A big thing I learned in Year One was to not have expectations. Of anything. Just because he kind of slept well one night doesn’t mean a darn thing for the next night. Because he did amazing on three flights doesn’t mean he won’t cry for the entire fourth flight (omg). Because he loved eggs for breakfast one day doesn’t mean he won’t give his plate to Yoshi the next.
And to not have high expectations for myself. It truly is a win to make it to the shower as a mom. Or to have a well-balanced meal that doesn’t come in a bar form. Somehow I’ve been running work meetings on 4 hours of sleep, when I can hardly form a full sentence for Kyle at the end of the night. I’ve learned to give myself grace, do things that bring me joy, and take people up on the help they offer so I can rest. Or write. It’s the same to me.
I’ve learned to use exercise for stress relief. While yes I’ve been wanting to get back to my pre-baby weight, I more so have wanted an outlet to release all my anxiety and stress. Orangetheory has been the ticket. High-energy workouts, loud music, and time to myself for one hour on the clock was my most enjoyable way to exercise this year.
Lastly, I’ve learned to do what’s best for our family. There is so much advice out there on how to do everything when it comes to parenting, which is both great and overwhelming and sometimes makes me feel like I’m doing it all wrong. Kyle is the best teammate in parenthood, and we’ve done a good job of figuring out how to get each other the sleep we need and the restoration we need so we can both be our best selves.

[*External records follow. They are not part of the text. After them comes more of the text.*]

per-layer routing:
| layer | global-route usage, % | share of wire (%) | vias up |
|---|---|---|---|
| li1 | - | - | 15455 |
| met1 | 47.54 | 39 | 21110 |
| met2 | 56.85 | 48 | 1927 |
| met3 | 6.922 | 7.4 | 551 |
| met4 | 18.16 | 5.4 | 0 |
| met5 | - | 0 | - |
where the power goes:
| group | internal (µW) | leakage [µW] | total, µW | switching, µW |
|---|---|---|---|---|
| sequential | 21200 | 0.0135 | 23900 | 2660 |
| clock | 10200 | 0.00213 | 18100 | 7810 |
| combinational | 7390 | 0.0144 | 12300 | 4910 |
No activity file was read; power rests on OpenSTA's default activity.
### src/rtl/vend_sequencer.sv
// rtl/vend_sequencer.sv - vending machine credit/dispense/change sequencer
module vend_sequencer #(
    parameter int PRICE0  = 3,
    parameter int PRICE1  = 4,
    parameter int PRICE2  = 6,
    parameter int PRICE3  = 9,
    parameter int TIMEOUT = 15
) (
    input  logic       clk,
    input  logic       rst,
    input  logic       coin_valid,
    input  logic [1:0] coin_val,
    input  logic       sel_valid,
    input  logic [1:0] sel,
    input  logic       cancel,
    input  logic       disp_ack,
    input  logic       chg_ack,
    output logic       disp_req,
    output logic [1:0] disp_item,
    output logic       chg_req,
    output logic [4:0] credit,
    output logic       ready,
    output logic       coin_rej,
    output logic       no_funds,
    output logic       err
);

    localparam int CW = (TIMEOUT > 1) ? $clog2(TIMEOUT) : 1;
    localparam logic [CW-1:0] CNT_LAST = CW'(TIMEOUT - 1);

    typedef enum logic [1:0] {
        S_IDLE,
        S_CREDIT,
        S_DISPENSE,
        S_CHANGE
    } state_t;

    state_t        r_state, w_state;
    logic [4:0]    r_credit, w_credit;
    logic          r_disp_req, w_disp_req;
    logic [1:0]    r_disp_item, w_disp_item;
    logic          r_chg_req, w_chg_req;
    logic          r_coin_rej, w_coin_rej;
    logic          r_no_funds, w_no_funds;
    logic          r_err, w_err;
    logic [CW-1:0] r_cnt, w_cnt;

    logic          w_coin_ev;
    logic [4:0]    w_coin_amt;
    logic [5:0]    w_sum;
    logic [4:0]    w_sel_price;
    logic [4:0]    w_item_price;

    function automatic logic [4:0] price_of(input logic [1:0] idx);
        case (idx)
            2'd0:    return 5'(PRICE0);
            2'd1:    return 5'(PRICE1);
            2'd2:    return 5'(PRICE2);
            default: return 5'(PRICE3);
        endcase
    endfunction

    // Coin code 00 is treated as no coin at all, never as a rejected one.
    assign w_coin_ev    = coin_valid && (coin_val != 2'b00);
    assign w_coin_amt   = (coin_val == 2'b11) ? 5'd5 : {3'b000, coin_val};
    assign w_sum        = {1'b0, r_credit} + {1'b0, w_coin_amt};
    assign w_sel_price  = price_of(sel);
    assign w_item_price = price_of(r_disp_item);

    always_ff @(posedge clk or posedge rst) begin
        if (rst) begin
            r_state     <= S_IDLE;
            r_credit    <= 5'd0;
            r_disp_req  <= 1'b0;
            r_disp_item <= 2'd0;
            r_chg_req   <= 1'b0;
            r_coin_rej  <= 1'b0;
            r_no_funds  <= 1'b0;
            r_err       <= 1'b0;
            r_cnt       <= '0;
        end else begin
            r_state     <= w_state;
            r_credit    <= w_credit;
            r_disp_req  <= w_disp_req;
            r_disp_item <= w_disp_item;
            r_chg_req   <= w_chg_req;
            r_coin_rej  <= w_coin_rej;
            r_no_funds  <= w_no_funds;
            r_err       <= w_err;
            r_cnt       <= w_cnt;
        end
    end

    always_comb begin
        w_state     = r_state;
        w_credit    = r_credit;
        w_disp_req  = r_disp_req;
        w_disp_item = r_disp_item;
        w_chg_req   = r_chg_req;
        w_coin_rej  = 1'b0;
        w_no_funds  = 1'b0;
        w_err       = r_err;
        w_cnt       = r_cnt;
        case (r_state)
            S_IDLE: begin
                if (w_coin_ev) begin
                    w_credit = w_sum[4:0];
                    w_err    = 1'b0;
                    w_state  = S_CREDIT;
                end
            end
            S_CREDIT: begin
                // Priority: cancel, then coin, then selection.
                if (cancel) begin
                    w_coin_rej = w_coin_ev;
                    w_chg_req  = (r_credit != 5'd0);
                    w_state    = S_CHANGE;
                end else if (w_coin_ev) begin
                    if (w_sum > 6'd31) begin
                        w_coin_rej = 1'b1;
                    end else begin
                        w_credit = w_sum[4:0];
                    end
                end else if (sel_valid) begin
                    if (r_credit >= w_sel_price) begin
                        w_disp_item = sel;
                        w_credit    = r_credit - w_sel_price;
                        w_disp_req  = 1'b1;
                        w_cnt       = '0;
                        w_state     = S_DISPENSE;
                    end else begin
                        w_no_funds = 1'b1;
                    end
                end
            end
            S_DISPENSE: begin
                w_coin_rej = w_coin_ev;
                if (disp_ack) begin
                    w_disp_req = 1'b0;
                    if (r_credit != 5'd0) begin
                        w_chg_req = 1'b1;
                        w_state   = S_CHANGE;
                    end else begin
                        w_state = S_IDLE;
                    end
                end else if (r_cnt == CNT_LAST) begin
                    // Dispenser never answered: refund the item price as change.
                    w_disp_req = 1'b0;
                    w_credit   = r_credit + w_item_price;
                    w_err      = 1'b1;
                    w_chg_req  = 1'b1;
                    w_state    = S_CHANGE;
                end else begin
                    w_cnt = r_cnt + 1'b1;
                end
            end
            S_CHANGE: begin
                w_coin_rej = w_coin_ev;
                if (r_credit == 5'd0) begin
                    w_chg_req = 1'b0;
                    w_state   = S_IDLE;
                end else if (chg_ack) begin
                    w_credit = r_credit - 5'd1;
                    if (r_credit == 5'd1) begin
                        w_chg_req = 1'b0;
                        w_state   = S_IDLE;
                    end
                end
            end
            default: w_state = S_IDLE;
        endcase
    end

    assign ready     = (r_state == S_IDLE);
    assign credit    = r_credit;
    assign disp_req  = r_disp_req;
    assign disp_item = r_disp_item;
    assign chg_req   = r_chg_req;
    assign coin_rej  = r_coin_rej;
    assign no_funds  = r_no_funds;
    assign err       = r_err;

endmodule

### config.mk
export PLATFORM = sky130hd
export DESIGN_NAME = vend_sequencer
export DESIGN_NICKNAME = d
export VERILOG_FILES = /design/src/rtl/vend_sequencer.sv
export SDC_FILE = /design/constraint.sdc
export NUM_CORES = 1
export LEC_CHECK = 0
export ABC_AREA = 1
export BUFFER_PORTS_ARGS = -buffer_cell sky130_fd_sc_hd__buf_2
export CORE_MARGIN = 2
export CORE_UTILIZATION = 50
export CTS_BUF_LIST = sky130_fd_sc_hd__clkbuf_8
export DETAILED_ROUTE_END_ITERATION = 7
export GPL_ROUTABILITY_DRIVEN = 0
export PLACE_DENSITY = 0.76
export SYNTH_ARGS = -nofsm -noshare
export SYNTH_HDL_FRONTEND = slang
export SYNTH_SLANG_ARGS = --single-unit
### constraint.sdc
create_clock -name clk -period 2.3 [get_ports clk]
set_clock_uncertainty 0.05 [all_clocks]
set_input_delay 0.115 -clock clk [delete_from_list [all_inputs] [get_ports clk]]
set_output_delay 0.115 -clock clk [all_outputs]
set_load 0.005 [all_outputs]
==> results.yml, run 1 <==
final_layout:
  drive_gt1_frac: 0.210
  multi_input_area_mm2: 0.00139
  finish.utilization: 0.578
  seq_area_um2: 450
  n_antenna_cell: 0
  layout_commonest_cell: "nand2_1"
  area_growth_pct: 12.5
  layout.cells.non_filler: 369
  nets: 356
  fill_cells: 403
  final_cell_mix: "83 x nand2_1, 36 x inv_1, 35 x nand3_1"
global_route:
  busiest_layer: "met2"
  met1_usage: 0.324
  antenna_found_initial: 0
  use_met3: 0.0197
  grt_pass1_vias: 1613
  met2_usage: 0.350
  grt_max_degree: 19
  grt_pass1_wl_um: 7670
  track_usage: 0.221
  gr-total-overflow: 0
yosys:
  synth_top_area_share: 0.221
  seq_area_frac_synth: 0.221
  syn_nets: 327
  synth_area_leaders: "dfrtp_1 22%, nand2_1 15%, ha_1 13%"
  ys_ff_latch: 18
  synth.distinct_cells: 36
  synth_warnings: 0
  synth_largest_area_cell: "dfrtp_1"
  syn_inst: 291
  postSynthAreaPerCell_um2: 7.01
  netlist_area_mm2: 0.00204
sta:
  worst_slew_pin_slew_ns: 0.715
  setup_tns_ns: 0
  setup_slack_ns: 0.115
  slew_headroom: 0.523
  drv_slew: 0
  setup_viol_count_final: 0
  fmax_ghz: 0.458
  period_minus_slack_ns: 2.19
  hold_viol_final: 0
  fin_crit_sh: 0.950
  rsz0062_at_grt: "true"
place:
  hpwl_um: 3730
  place_ws_ns: 0.161
  dpl.cell_count: 363
  port_buffers: 23
clocking:
  cts_sinks: 18
  cts.clk_slew.worst_paths_ns: 0.08
  clock_path_buffers: 2
  worstSkewPairLatency_ns: 0.26
  clockRootBuffer: "clkbuf_8"
  cts_tree: "yes"
  cts_buffers: 3
  cts-htree-levels: 1
flow_run:
  cap_violations: 0
power:
  power_frac_clock: 0.083
  internal-power_mw: 1.52
  p_leak_nw: 1.32
  finalPower_mw: 3.24
  ir_worst_vdd_v: 0.000638
  p_seq_frac: 0.200
  switching_share: 0.531
  power_switching_mw: 1.72
  p_comb_frac: 0.717
  power_density_mw_per_mm2: 1410
floorplan:
  rows: 23
  coreArea_mm2: 0.00397
  fp.dieArea_mm2: 0.00461
  die_w_um: 67.9
  die_h_um: 67.9
  start_util: 0.514
  io_pins: 24
routing:
  drt-total-wl_um: 4600
  vias: 1905
  drcViolationCount: 0
  routedWlPerCell_um: 12.5
  drtAntennaViolNets: 0
  drt-initial-drc-count: 108
  vias_per_cell: 5.16
  dr.pass1.iters: 4
critical_path:
  startpoint_type: "flip-flop"
  criticalPathCategory: "reg2reg"
  end_kind: "flip-flop"
  arrival_ns: 2.29
  path_max_fanout: 5
  worstPathRequired_ns: 2.41
  r2r.worst_path.cells: 13
worst_hold_path:
  worst_hold_path.num_cells: 3
  hold_class: "in2reg"
run_status:
  status: "finished clean"
synth_stat cells, drive strengths merged:
cell / count
buf: 4
fa: 3
nand3: 39
nor3: 1
clkbuf: 1
inv: 44
o21ai: 18
a2bb2oi: 1
o2111ai: 1
nand4: 3
o21a: 1
ha: 22
nor2: 27
nand2: 91
a22oi: 1
dfrtp: 18
o21bai: 1
and2: 1
or2: 2
xor2: 4
a21oi: 8
power by group through the flow:
stage | Combinational (mW) | Clock, mW | Sequential (mW)
6_report | 2.32 | 0.268 | 0.647
4_1_cts | 2.28 | 0.272 | 0.649
3_3_place_gp | 2.23 | 0 | 0.649
2_1_floorplan | 1.82 | 0 | 0.570
5_1_grt | 2.63 | 0.289 | 0.670
3_5_place_dp | 2.26 | 0 | 0.653
through the flow:
step           hold WS (ns)  instance area, um2
2_1_floorplan       0.00357                2040
3_3_place_gp          0.219                2210
3_5_place_dp          0.215                2210
4_1_cts               0.109                2270
5_1_grt               0.126                2290
6_report              0.103                2290
cell families after synthesis:
| kind of cell | after synthesis | synth area share |
|---|---|---|
| and+or+nand+nor | 164 | 0.406 |
| buffers and inverters | 49 | 0.102 |
| AOI/OAI and AO/OA | 31 | 0.0890 |
| adders and majority gates | 25 | 0.164 |
| DFF | 18 | 0.221 |
| xor gates and xnor gates | 4 | 0.0172 |
worst max-delay path: stages (launching register included):
cell and delay (ns):
dfrtp_1 0.42, inv_1 0.09, ha_4 0.27, inv_1 0.04, ha_1 0.19, fa_1 0.40
nand3_1 0.13, nand3_1 0.09, nand3_1 0.09, nand2_1 0.05, nor2_1 0.10, nand2_1 0.06
nand2_1 0.05, nand2_1 0.04
sequential cells by signal, summed over array words and instances, names as in the netlist:
register and count:
disp_req 1, credit 5, disp_item 2, coin_rej 1
r_state 2, chg_req 1, no_funds 1, r_cnt 4
err 1
metal layers:
metal / vias to the layer above / wire length, um
met5: - / 0
met4: 0 / 47
met3: 5 / 251
met2: 50 / 2120
met1: 856 / 2190
li1: 994 / -
timing repair:
item | in CTS | in global routing
endpoints found under the hold margin | 18 | 0
hold buffers | 1 | 0
resized for setup | 0 | 1
buffers inserted | 0 | 1
endpoints found under the setup margin | 0 | 2
final timing paths:
path                              startpoint         end  slack [ns]
worst min register to register       chg_req     chg_req        0.42
worst max-delay path            disp_item[1]   credit[4]        0.11
min in group asynchronous                rst    no_funds        0.46
worst min-delay path               sel_valid    no_funds        0.10
worst max register to register  disp_item[1]   credit[4]        0.11
max in group asynchronous                rst  r_state[0]        1.29
cell type report:
cell class	count	area share
multi-input combinational	224	0.607
tap	50	0.0273
timing repair buffer	29	0.0709
clock buffer	4	0.0240
inverter	44	0.0742
sequential	18	0.196
No activity file was read; power rests on OpenSTA's default activity.
==> inputs of run 2 (changes only) <==
- ABC_AREA: 1 -> unset
- CAP_MARGIN: unset -> 0
- PLACE_DENSITY: 0.76 -> 0.77
==> run 2 against run 1 <==
- clock power is 6% lower
- setup slack got worse by 0.049 ns
- via count is 13% lower
- core utilization up 6.4 points
- global-route usage down 1.0 points
- fmax fell by 2.2%
==> results.yml, run 2 <==
run_status:
  status: "finished clean"
routing:
  drt-initial-drc-count: 127
  drt-total-wl_um: 4180
  drtAntennaViolNets: 0
  dr.pass1.iters: 5
  routedWlPerCell_um: 14.6
  vias: 1655
  vias_per_cell: 5.77
  drcViolationCount: 0
critical_path:
  max_stage_delay_ns: 0.48
  cp_cell_sequence: "inv_2, ha_4, inv_1, ha_1, fa_1, inv_1, mux4_2, o21ai_2, nand2_1, o21ai_0"
  cp_num_buf_inv: 3
  path_max_fanout: 2
  end_kind: "flip-flop"
  path_common_cell: "inv_1"
  crit_family: "adder cells"
  criticalPathCategory: "reg2reg"
  cpMaxStageDelayCell: "fa_1"
  arrival_ns: 2.36
  startpoint_type: "flip-flop"
  worstPathRequired_ns: 2.42
clocking:
  clock_path_buffers: 2
  cts-htree-levels: 1
  cts_tree: "yes"
  worstSkewPairLatency_ns: 0.25
  cts_buffers: 3
  clockRootBuffer: "clkbuf_8"
  cts_sinks: 18
  post_cts_buffers: 0
  cts.clk_slew.worst_paths_ns: 0.06
yosys:
  netlist_area_mm2: 0.00175
  async_reset_ff_frac: 1.00
  synth.distinct_cells: 48
  postSynthAreaPerCell_um2: 8.71
  syn_inst: 201
  syn_nets: 237
  synth_area_leaders: "dfrtp_1 26%, ha_1 16%, o21ai_0 6.6%"
  synth_top_area_share: 0.257
  ys_ff_latch: 18
  synth.most_common_cell: "o21ai_0"
  synthTopCellsByCount: "23 x o21ai_0, 22 x ha_1, 19 x inv_1"
  seq_area_frac_synth: 0.257
  synth_edf_count: 0
  ys.flop_type: "dfrtp_1"
  synth_largest_area_cell: "dfrtp_1"
  synth_warnings: 0
sta:
  fin_crit_sh: 0.971
  fmax_ghz: 0.448
  worst_slew_pin_slew_ns: 0.660
  period_minus_slack_ns: 2.23
  setup_slack_ns: 0.0659
  setup_viol_count_final: 0
  slew_headroom: 0.559
  hold_viol_final: 0
  drv_slew: 0
power:
  p_leak_nw: 1.01
  finalPower_mw: 3.28
  switching_share: 0.458
  power_frac_clock: 0.077
  p_comb_frac: 0.742
  p_seq_frac: 0.181
  power_switching_mw: 1.50
  internal-power_mw: 1.78
  ir_worst_vdd_v: 0.000780
  power_density_mw_per_mm2: 1520
global_route:
  track_usage: 0.211
  gr-total-overflow: 0
  grt_pass1_vias: 1468
  grt_pass1_wl_um: 6680
  antenna_found_initial: 0
  grt_max_degree: 19
final_layout:
  layout.cells.non_filler: 287
  n_antenna_cell: 0
  layout_commonest_cell: "buf_2"
  final_cell_area_mm2: 0.00216
  area_growth_pct: 23.2
  drive_gt1_frac: 0.295
  largest_reg_flops: 5
  nets: 278
  final_cell_mix: "23 x buf_2, 22 x o21ai_0, 19 x ha_1, 19 x buf_4"
floorplan:
  start_util: 0.521
  fp.dieArea_mm2: 0.00399
  io_pins: 24
  rows: 21
  coreArea_mm2: 0.00336
  die_w_um: 63.2
  die_h_um: 63.2
place:
  port_buffers: 23
  hpwl_um: 3200
  place_ws_ns: -0.0239
  dpl.cell_count: 282
  dpl_cell_area_mm2: 0.00202
worst_hold_path:
  hold_class: "in2reg"
flow_run:
  cap_violations: 0
[run 2: final cells by class]
class,instances,area (um2)
inverters,19,71.3
clock buffers,4,55.1
multi-input cells,157,1250
well taps,46,57.6
fillers,316,1200
repair buffers,43,268
flip-flops and latches,18,452
[run 2: repair_timing]
action                     CTS  global route
setup endpoints to repair    0             9
gates resized for setup      0            15
hold endpoints to repair    18             0
hold buffers                 1             0
[run 2: layer usage]
| layer | vias up | global-route usage | routed length, um |
|---|---|---|---|
| met2 | 64 | 0.334 | 2000 |
| met1 | 786 | 0.298 | 1840 |
| li1 | 797 | - | - |
| met5 | - | 0 | 0 |
| met3 | 8 | 0.0429 | 290 |
| met4 | 0 | 0.0462 | 42 |
[run 2: metrics by stage]
stage / TNS, ns / utilization / hold WS (ns)
2_1_floorplan: 0 / - / 0.00357
4_1_cts: 0 / 0.620 / 0.0729
5_1_grt: -0.0177 / 0.642 / 0.105
3_3_place_gp: 0 / 0.601 / 0.207
6_report: 0 / 0.642 / 0.0728
3_5_place_dp: -0.0239 / 0.601 / 0.193
[run 2: logic make-up after synthesis]
family / Yosys count / share of synthesized area
simple gates: 59 / 0.179
buf+inv: 26 / 0.0671
flops: 18 / 0.257
xor+xnor: 7 / 0.0350
fa+ha+maj: 25 / 0.191
compound gates: 62 / 0.231
mux: 4 / 0.0400
[run 2: path summary, 6_finish.rpt]
kind	slack (ns)	end	cells past startpoint	from
max	0.07	credit[1]	10	disp_item[0]
min	0.07	disp_item[1]	3	sel[1]
max reg2reg	0.07	credit[1]	10	disp_item[0]
min reg2reg	0.46	r_cnt[3]	1	r_cnt[3]
max in group asynchronous	1.29	credit[2]	3	rst
min in group asynchronous	0.45	disp_item[1]	3	rst
[run 2: worst reg2reg max path: stages (launching register included)]
cell	delay (ns)
dfrtp_1	0.37
inv_2	0.06
ha_4	0.26
inv_1	0.04
ha_1	0.20
fa_1	0.48
inv_1	0.04
mux4_2	0.46
o21ai_2	0.07
nand2_1	0.06
o21ai_0	0.07
[run 2: power by group through the flow]
| stage | combinational [mW] | clock [mW] | sequential, mW |
|---|---|---|---|
| final | 2.44 | 0.253 | 0.594 |
| after floorplan | 1.55 | 0 | 0.578 |
| after detailed placement | 2.24 | 0 | 0.582 |
| after global placement | 2.20 | 0 | 0.577 |
| after CTS | 2.26 | 0.259 | 0.578 |
| after global routing | 2.71 | 0.270 | 0.609 |
==> inputs of run 3 (changes only) <==
- HOLD_SLACK_MARGIN: unset -> 0.15
==> run 3 against run 2 <==
- fmax down 0.41%
- highest routed layer unchanged
- critical path type unchanged
- setup slack worse by 0.0091 ns
- die area unchanged
==> results.yml, run 3 (synthesis results as in run 2) <==
critical_path:
  worstPathRequired_ns: 2.42
  end_kind: "flip-flop"
  criticalPathCategory: "reg2reg"
  r2r.worst_path.cells: 10
  timing.rr.end: "credit[1]"
  cpMaxStageDelayCell: "fa_1"
  path_common_cell: "inv_1"
  rr_startpoint: "disp_item[0]"
  rrSetupSlack_ns: 0.06
  arrival_ns: 2.36
  path_max_fanout: 2
  cp_cell_sequence: "inv_2, ha_4, inv_1, ha_1, fa_1, inv_1, mux4_2, o21ai_2, nand2_1, o21ai_0"
  max_stage_delay_ns: 0.48
  startpoint_type: "flip-flop"
global_route:
  grt_pass1_wl_um: 6770
  track_usage: 0.214
  gr-total-overflow: 0
  grt_pass1_vias: 1479
  grt_max_degree: 19
  antenna_found_initial: 0
floorplan:
  coreArea_mm2: 0.00336
  io_pins: 24
  rows: 21
  die_h_um: 63.2
  start_util: 0.521
  fp.dieArea_mm2: 0.00399
  die_w_um: 63.2
routing:
  drt-initial-drc-count: 123
  drtAntennaViolNets: 0
  drt-total-wl_um: 4190
  drcViolationCount: 0
  vias: 1651
  dr.pass1.iters: 4
  vias_per_cell: 5.71
  routedWlPerCell_um: 14.5
final_layout:
  layout.cells.non_filler: 289
  layout_commonest_cell: "buf_2"
  finish.utilization: 0.648
  drive_gt1_frac: 0.292
  area_growth_pct: 24.4
  final_cell_area_mm2: 0.00218
  nets: 280
  fill_cells: 312
  n_antenna_cell: 0
  largest_reg_flops: 5
  final_cell_mix: "23 x buf_2, 22 x o21ai_0, 19 x ha_1, 19 x buf_4"
worst_hold_path:
  hp-start: "disp_ack"
  whs_endpoint: "r_cnt[0]"
  hold_class: "in2reg"
  worst_hold_path.num_cells: 3
place:
  dpl.cell_count: 282
  dpl_cell_area_mm2: 0.00202
  place_ws_ns: -0.0239
  hpwl_um: 3200
  port_buffers: 23
power:
  power_density_mw_per_mm2: 1510
  p_leak_nw: 1.02
  ir_worst_vdd_v: 0.000784
flow_run:
  cap_violations: 0
clocking:
  cts-htree-levels: 1
  clock_path_buffers: 2
  cts_tree: "yes"
  cts_sinks: 18
  worstSkewPairLatency_ns: 0.25
  cts_buffers: 3
  cts.clk_slew.worst_paths_ns: 0.06
  post_cts_buffers: 0
  clockRootBuffer: "clkbuf_8"
sta:
  setup_viol_count_final: 0
  worst_slew_pin_slew_ns: 0.666
  hold_viol_final: 0
  drv_slew: 0
  period_minus_slack_ns: 2.24
  slew_headroom: 0.556
  fin_crit_sh: 0.975
  setup_slack_ns: 0.0568
  fmax_ghz: 0.446
run_status:
  status: "finished clean"
==> run 3: cell count changes in the layout (fill, tap and decap cells not counted) <==
| cell | before | now |
|---|---|---|
| dlygate4sd3_1 | 1 | 3 |
==> run 3: layer usage <==
| layer | part of all wire | wire length (um) | global-route usage |
|---|---|---|---|
| met1 | 0.45 | 1870 | 0.304 |
| met2 | 0.48 | 2020 | 0.339 |
| met4 | 0.010 | 42 | 0.0462 |
| met5 | 0 | 0 | 0 |
| met3 | 0.062 | 261 | 0.0429 |
==> run 3: worst max-delay path, delay by kind of cell (launching register included) <==
| kind | cells | cell delay (ns) |
|---|---|---|
| adder cells (fa/ha/maj) | 3 | 0.95 |
| multiplexers | 1 | 0.46 |
| buffers and inverters | 3 | 0.14 |
| flip-flops | 1 | 0.37 |
| AO/OA/AOI/OAI | 2 | 0.14 |
| AND/OR/NAND/NOR | 1 | 0.06 |
==> run 3: power breakdown <==
group	switching [mW]	leakage, nW	total (mW)	internal, mW
sequential	0.147	0.219	0.595	0.448
clock	0.101	0.0288	0.253	0.152
combinational	1.26	0.767	2.44	1.19
==> run 3: area by class of cell <==
class	count	area, um2	share of cell area
multi-input combinational	157	1250	0.576
timing repair buffer	45	288	0.132
sequential	18	452	0.207
clock buffer	4	55.1	0.0253
inverter	19	71.3	0.0327
tap	46	57.6	0.0264
==> run 3: timing repair <==
item,CTS,global route
setup endpoints to repair,0,9
hold endpoints to repair,20,0
hold buffers,3,0
gates resized for setup,0,15
==> run 3: worst max-delay path by stage <==
stage | startpoint | slack (ns) | to | cells after the start
after floorplan | disp_item[1] | 0.10 | credit[1] | 10
after global placement | disp_item[0] | 0.05 | credit[1] | 10
after detailed placement | sel[0] | -0.02 | r_state[0] | 12
after CTS | credit[2] | 0.008 | r_state[0] | 8
after global routing | disp_item[0] | -0.02 | credit[1] | 10
final | disp_item[0] | 0.06 | credit[1] | 10
==> run 3: metrics by stage <==
stage	hold slack [ns]	total power, mW	setup TNS (ns)
after detailed placement	0.193	2.82	-0.0239
after CTS	0.189	3.10	0
after global placement	0.207	2.78	0
after global routing	0.259	3.59	-0.0156
after floorplan	0.00357	2.13	0
final	0.213	3.29	0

As the mom, there’s an internal pressure I feel that I am solely responsible for this child. If he cries, it’s my duty to soothe him. If he’s hungry, I must feed him. If he wants to play, I need to be his teacher and playmate. That makes it hard to leave him and go do things to take care of myself. But seeing Kyle with Leo gives me relief from that feeling. He is just as willing to do the dirty work, and he makes Leo laugh like no one else can. I’m grateful that he pushes me out the door to go do my writing or go to my workout, and I don’t have to worry. Everyone is fine.
I’m excited to see Leo become a walking, running, screaming little toddler. We’ll have a whole new set of things to learn and phases to go through. This year has some surprises in it for our family too (again, not likely another baby!), and Leo and I are going to get a whole lot more enjoyable time to spend together.
We had a rough start to 2022 – much like the rest of the country, I imagine – and had to cancel Leo’s first birthday party. But we were able to salvage a small get-together at a park, FaceTiming in Grandma Sharon, and Leo (and Yoshi) got to enjoy a whole lot of birthday cake. It was perfect, and he looked so good in his yellow bow tie.